→ **EXERCISE DESCRIPTION**:
Below are the entries; give again exactly the lines from the one mentioning "logic [WIDTH-1:0] tgt_q, tgt_d;" through the one mentioning "on_off_d = step_up;", inclusive.
*** STUDY MATERIAL Section Begins ***
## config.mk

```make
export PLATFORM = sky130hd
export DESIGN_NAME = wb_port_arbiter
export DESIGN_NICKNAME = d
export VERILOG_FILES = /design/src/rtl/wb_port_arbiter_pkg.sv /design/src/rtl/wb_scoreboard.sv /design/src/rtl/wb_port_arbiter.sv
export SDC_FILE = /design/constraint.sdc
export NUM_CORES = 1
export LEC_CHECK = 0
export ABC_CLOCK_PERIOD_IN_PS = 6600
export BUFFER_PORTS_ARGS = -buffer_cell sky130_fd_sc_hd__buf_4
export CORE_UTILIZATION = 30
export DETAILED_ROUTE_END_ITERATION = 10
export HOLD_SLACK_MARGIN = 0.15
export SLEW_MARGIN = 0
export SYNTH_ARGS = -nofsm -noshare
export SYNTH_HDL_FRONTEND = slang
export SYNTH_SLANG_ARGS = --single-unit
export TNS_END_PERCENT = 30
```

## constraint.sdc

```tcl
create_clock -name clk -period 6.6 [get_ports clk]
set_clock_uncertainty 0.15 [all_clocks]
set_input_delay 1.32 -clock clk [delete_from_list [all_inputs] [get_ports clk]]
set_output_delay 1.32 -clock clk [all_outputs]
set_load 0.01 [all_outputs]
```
*** STUDY MATERIAL Section Ends ***
*** STUDY MATERIAL Section Begins ***
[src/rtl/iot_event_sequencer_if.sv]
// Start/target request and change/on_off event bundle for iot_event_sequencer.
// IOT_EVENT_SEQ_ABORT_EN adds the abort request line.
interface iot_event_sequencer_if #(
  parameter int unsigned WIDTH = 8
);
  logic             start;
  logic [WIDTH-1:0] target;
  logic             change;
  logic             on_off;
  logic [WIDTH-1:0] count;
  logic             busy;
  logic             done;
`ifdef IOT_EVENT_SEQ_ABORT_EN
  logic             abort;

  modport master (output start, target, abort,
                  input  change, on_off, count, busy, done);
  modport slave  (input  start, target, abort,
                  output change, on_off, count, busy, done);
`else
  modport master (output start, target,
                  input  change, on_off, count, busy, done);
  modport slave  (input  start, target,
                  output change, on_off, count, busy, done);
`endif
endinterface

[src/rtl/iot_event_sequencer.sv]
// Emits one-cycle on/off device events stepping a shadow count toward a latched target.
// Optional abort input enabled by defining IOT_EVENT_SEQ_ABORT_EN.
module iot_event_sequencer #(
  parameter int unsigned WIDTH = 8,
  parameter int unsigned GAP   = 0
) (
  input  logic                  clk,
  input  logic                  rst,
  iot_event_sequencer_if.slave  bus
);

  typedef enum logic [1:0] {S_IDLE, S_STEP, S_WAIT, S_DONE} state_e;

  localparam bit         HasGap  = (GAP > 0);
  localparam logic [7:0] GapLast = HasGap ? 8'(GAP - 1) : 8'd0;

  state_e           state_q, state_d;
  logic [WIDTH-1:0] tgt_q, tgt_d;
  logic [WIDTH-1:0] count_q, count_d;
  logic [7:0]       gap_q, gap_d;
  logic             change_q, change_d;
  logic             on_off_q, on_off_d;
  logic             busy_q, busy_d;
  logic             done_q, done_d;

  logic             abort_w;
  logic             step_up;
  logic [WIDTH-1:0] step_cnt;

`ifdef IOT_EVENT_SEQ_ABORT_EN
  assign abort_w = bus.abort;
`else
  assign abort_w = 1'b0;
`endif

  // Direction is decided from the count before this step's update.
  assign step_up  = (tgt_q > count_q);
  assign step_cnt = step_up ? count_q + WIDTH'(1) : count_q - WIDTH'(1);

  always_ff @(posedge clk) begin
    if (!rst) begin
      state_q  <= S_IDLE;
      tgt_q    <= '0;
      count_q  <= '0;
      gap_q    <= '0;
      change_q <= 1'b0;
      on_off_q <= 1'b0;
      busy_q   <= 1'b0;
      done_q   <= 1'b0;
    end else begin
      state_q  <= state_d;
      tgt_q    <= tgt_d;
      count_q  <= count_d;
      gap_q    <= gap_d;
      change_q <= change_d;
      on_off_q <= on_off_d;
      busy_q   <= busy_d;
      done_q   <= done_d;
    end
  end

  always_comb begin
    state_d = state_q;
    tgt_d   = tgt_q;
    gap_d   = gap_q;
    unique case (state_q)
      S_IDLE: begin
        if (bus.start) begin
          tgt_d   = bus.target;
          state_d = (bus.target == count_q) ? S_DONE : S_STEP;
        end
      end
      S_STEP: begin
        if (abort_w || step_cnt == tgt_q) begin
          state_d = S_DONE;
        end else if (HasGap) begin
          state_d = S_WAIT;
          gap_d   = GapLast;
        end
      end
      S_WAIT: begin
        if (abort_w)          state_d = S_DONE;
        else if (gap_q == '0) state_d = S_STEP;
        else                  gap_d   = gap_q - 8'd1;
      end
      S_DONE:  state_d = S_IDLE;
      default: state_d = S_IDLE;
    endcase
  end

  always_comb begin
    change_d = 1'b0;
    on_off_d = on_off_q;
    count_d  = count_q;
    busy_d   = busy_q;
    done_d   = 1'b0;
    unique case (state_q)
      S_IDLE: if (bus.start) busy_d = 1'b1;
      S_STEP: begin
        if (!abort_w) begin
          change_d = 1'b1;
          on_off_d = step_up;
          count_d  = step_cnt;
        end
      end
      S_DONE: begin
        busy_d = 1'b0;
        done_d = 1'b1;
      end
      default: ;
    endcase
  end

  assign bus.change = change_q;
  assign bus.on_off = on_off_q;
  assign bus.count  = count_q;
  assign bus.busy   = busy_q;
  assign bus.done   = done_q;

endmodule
*** STUDY MATERIAL Section Ends ***
*** STUDY MATERIAL Section Begins ***
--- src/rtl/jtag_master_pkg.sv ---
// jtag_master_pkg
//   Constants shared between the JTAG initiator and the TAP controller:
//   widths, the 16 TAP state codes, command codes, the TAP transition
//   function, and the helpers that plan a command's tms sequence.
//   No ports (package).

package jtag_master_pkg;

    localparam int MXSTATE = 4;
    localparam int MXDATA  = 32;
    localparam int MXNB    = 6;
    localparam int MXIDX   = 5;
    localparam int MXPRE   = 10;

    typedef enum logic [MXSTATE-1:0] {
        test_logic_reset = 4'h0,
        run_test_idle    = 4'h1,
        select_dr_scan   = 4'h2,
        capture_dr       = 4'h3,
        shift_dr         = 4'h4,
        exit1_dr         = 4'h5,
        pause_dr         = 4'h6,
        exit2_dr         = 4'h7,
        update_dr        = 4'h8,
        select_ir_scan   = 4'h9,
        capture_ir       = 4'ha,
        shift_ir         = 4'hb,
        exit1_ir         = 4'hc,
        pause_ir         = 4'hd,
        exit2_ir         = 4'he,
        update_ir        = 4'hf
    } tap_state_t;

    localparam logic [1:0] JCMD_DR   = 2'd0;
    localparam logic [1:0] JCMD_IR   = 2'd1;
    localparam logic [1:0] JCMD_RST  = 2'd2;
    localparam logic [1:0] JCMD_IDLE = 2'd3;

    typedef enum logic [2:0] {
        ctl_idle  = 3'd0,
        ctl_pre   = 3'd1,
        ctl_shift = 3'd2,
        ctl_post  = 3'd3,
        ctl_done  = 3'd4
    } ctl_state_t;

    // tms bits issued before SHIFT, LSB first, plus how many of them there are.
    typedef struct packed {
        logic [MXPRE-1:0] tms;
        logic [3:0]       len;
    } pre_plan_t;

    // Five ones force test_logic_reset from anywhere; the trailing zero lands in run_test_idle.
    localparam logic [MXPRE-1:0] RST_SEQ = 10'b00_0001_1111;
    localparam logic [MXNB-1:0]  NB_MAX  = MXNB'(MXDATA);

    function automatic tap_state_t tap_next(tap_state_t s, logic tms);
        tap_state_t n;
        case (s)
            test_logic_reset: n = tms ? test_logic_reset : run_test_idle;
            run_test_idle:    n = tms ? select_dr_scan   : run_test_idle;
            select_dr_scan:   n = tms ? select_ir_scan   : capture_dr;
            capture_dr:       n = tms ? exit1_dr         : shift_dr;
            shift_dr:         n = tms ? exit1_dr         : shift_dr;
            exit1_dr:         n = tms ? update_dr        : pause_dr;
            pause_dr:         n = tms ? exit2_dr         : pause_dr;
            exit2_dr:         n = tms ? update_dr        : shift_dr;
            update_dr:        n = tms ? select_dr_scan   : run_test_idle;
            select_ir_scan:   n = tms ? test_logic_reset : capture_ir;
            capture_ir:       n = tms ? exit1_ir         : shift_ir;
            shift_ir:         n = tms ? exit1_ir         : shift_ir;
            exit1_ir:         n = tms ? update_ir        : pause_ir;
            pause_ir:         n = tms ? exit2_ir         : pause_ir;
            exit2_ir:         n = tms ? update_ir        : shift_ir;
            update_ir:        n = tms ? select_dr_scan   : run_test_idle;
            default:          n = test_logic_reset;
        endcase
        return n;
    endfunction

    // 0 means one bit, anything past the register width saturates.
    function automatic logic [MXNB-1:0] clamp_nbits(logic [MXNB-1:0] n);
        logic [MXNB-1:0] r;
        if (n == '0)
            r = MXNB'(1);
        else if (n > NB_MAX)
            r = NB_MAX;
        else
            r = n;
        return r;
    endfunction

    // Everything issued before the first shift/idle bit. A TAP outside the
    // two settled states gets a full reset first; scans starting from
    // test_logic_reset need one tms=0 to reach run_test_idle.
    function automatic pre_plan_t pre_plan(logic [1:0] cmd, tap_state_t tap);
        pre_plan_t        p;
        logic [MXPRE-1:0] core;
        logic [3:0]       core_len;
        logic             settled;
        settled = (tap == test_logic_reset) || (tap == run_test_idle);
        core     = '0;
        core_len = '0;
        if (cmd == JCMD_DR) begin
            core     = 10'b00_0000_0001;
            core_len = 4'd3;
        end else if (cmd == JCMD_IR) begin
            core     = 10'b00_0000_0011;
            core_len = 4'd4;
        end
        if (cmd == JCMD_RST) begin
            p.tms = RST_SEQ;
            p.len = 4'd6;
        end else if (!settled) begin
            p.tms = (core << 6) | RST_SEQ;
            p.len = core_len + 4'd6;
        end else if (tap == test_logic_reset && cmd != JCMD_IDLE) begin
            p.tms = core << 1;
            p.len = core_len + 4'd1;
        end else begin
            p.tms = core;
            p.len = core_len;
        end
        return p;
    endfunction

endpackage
*** STUDY MATERIAL Section Ends ***
→ **EXERCISE RESPONSE**:
  logic [WIDTH-1:0] tgt_q, tgt_d;
  logic [WIDTH-1:0] count_q, count_d;
  logic [7:0]       gap_q, gap_d;
  logic             change_q, change_d;
  logic             on_off_q, on_off_d;
  logic             busy_q, busy_d;
  logic             done_q, done_d;

  logic             abort_w;
  logic             step_up;
  logic [WIDTH-1:0] step_cnt;

`ifdef IOT_EVENT_SEQ_ABORT_EN
  assign abort_w = bus.abort;
`else
  assign abort_w = 1'b0;
`endif

  // Direction is decided from the count before this step's update.
  assign step_up  = (tgt_q > count_q);
  assign step_cnt = step_up ? count_q + WIDTH'(1) : count_q - WIDTH'(1);

  always_ff @(posedge clk) begin
    if (!rst) begin
      state_q  <= S_IDLE;
      tgt_q    <= '0;
      count_q  <= '0;
      gap_q    <= '0;
      change_q <= 1'b0;
      on_off_q <= 1'b0;
      busy_q   <= 1'b0;
      done_q   <= 1'b0;
    end else begin
      state_q  <= state_d;
      tgt_q    <= tgt_d;
      count_q  <= count_d;
      gap_q    <= gap_d;
      change_q <= change_d;
      on_off_q <= on_off_d;
      busy_q   <= busy_d;
      done_q   <= done_d;
    end
  end

  always_comb begin
    state_d = state_q;
    tgt_d   = tgt_q;
    gap_d   = gap_q;
    unique case (state_q)
      S_IDLE: begin
        if (bus.start) begin
          tgt_d   = bus.target;
          state_d = (bus.target == count_q) ? S_DONE : S_STEP;
        end
      end
      S_STEP: begin
        if (abort_w || step_cnt == tgt_q) begin
          state_d = S_DONE;
        end else if (HasGap) begin
          state_d = S_WAIT;
          gap_d   = GapLast;
        end
      end
      S_WAIT: begin
        if (abort_w)          state_d = S_DONE;
        else if (gap_q == '0) state_d = S_STEP;
        else                  gap_d   = gap_q - 8'd1;
      end
      S_DONE:  state_d = S_IDLE;
      default: state_d = S_IDLE;
    endcase
  end

  always_comb begin
    change_d = 1'b0;
    on_off_d = on_off_q;
    count_d  = count_q;
    busy_d   = busy_q;
    done_d   = 1'b0;
    unique case (state_q)
      S_IDLE: if (bus.start) busy_d = 1'b1;
      S_STEP: begin
        if (!abort_w) begin
          change_d = 1'b1;
          on_off_d = step_up;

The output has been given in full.